**Extracted records**:

From an optimization exercise on the open Yosys and OpenROAD flow, aimed at small area, a short achievable clock period and few clock cycles per item; shortcuts taken in it are not production practice.
Where RTL was checked, it was by simulation tests only, not by an equivalence proof against the original.
No activity file was given, so power comes from the tool's default toggle rates.

Setup of build 14:
## unsigned_nonrestoring
module unsigned_nonrestoring #(
    parameter int WIDTH = 32
) (
    input logic go,
    input logic[WIDTH-1:0] divisor,
    input logic[WIDTH-1:0] dividend,
    input logic clk, rst,
    output logic done,
    output logic[WIDTH-1:0] quotient,
    output logic[WIDTH-1:0] remainder,
    output logic divide_by_zero
);
clock: 6.0 ns
lec_check: 0
abc_area: 1
cap_margin: 20
core_margin: 2
core_utilization: 40
cts_buf_list: sky130_fd_sc_hd__clkbuf_8
setup_slack_margin: 3.75
slew_margin: 20
tns_end_percent: 20
standard.sh (not shown) runs the stock make flow with config.mk's settings and CLKGATE_MAP_FILE= SYNTH_SCRIPT=/design/flow/synth_recipe.tcl, a recipe that flattens the netlist after the stock synthesis.
==> flow/flow/run.sh <==
#!/bin/bash
# The standard layout, with the port buffers made from the smallest plain buffer
# (buf_1) instead of the cell buffer_ports picks by itself.
set -euo pipefail
bash standard.sh 'BUFFER_PORTS_ARGS=-buffer_cell sky130_fd_sc_hd__buf_1' finish > make.log 2>&1
Testbench counts of build 14, summed over its fixed seeds: cycles 32,890, divisions 3,200.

**Exercise brief**: Set down each line exactly as it appears in the data.

**Result of this task**:
From an optimization exercise on the open Yosys and OpenROAD flow, aimed at small area, a short achievable clock period and few clock cycles per item; shortcuts taken in it are not production practice.
Where RTL was checked, it was by simulation tests only, not by an equivalence proof against the original.
No activity file was given, so power comes from the tool's default toggle rates.

Setup of build 14:
## unsigned_nonrestoring
module unsigned_nonrestoring #(
    parameter int WIDTH = 32
) (
    input logic go,
    input logic[WIDTH-1:0] divisor,
    input logic[WIDTH-1:0] dividend,
    input logic clk, rst,
    output logic done,
    output logic[WIDTH-1:0] quotient,
    output logic[WIDTH-1:0] remainder,
    output logic divide_by_zero
);
clock: 6.0 ns
lec_check: 0
abc_area: 1
cap_margin: 20
core_margin: 2
core_utilization: 40
cts_buf_list: sky130_fd_sc_hd__clkbuf_8
setup_slack_margin: 3.75
slew_margin: 20
tns_end_percent: 20
standard.sh (not shown) runs the stock make flow with config.mk's settings and CLKGATE_MAP_FILE= SYNTH_SCRIPT=/design/flow/synth_recipe.tcl, a recipe that flattens the netlist after the stock synthesis.
==> flow/flow/run.sh <==
#!/bin/bash
# The standard layout, with the port buffers made from the smallest plain buffer
# (buf_1) instead of the cell buffer_ports picks by itself.
set -euo pipefail
bash standard.sh 'BUFFER_PORTS_ARGS=-buffer_cell sky130_fd_sc_hd__buf_1' finish > make.log 2>&1
Testbench counts of build 14, summed over its fixed seeds: cycles 32,890, divisions 3,200.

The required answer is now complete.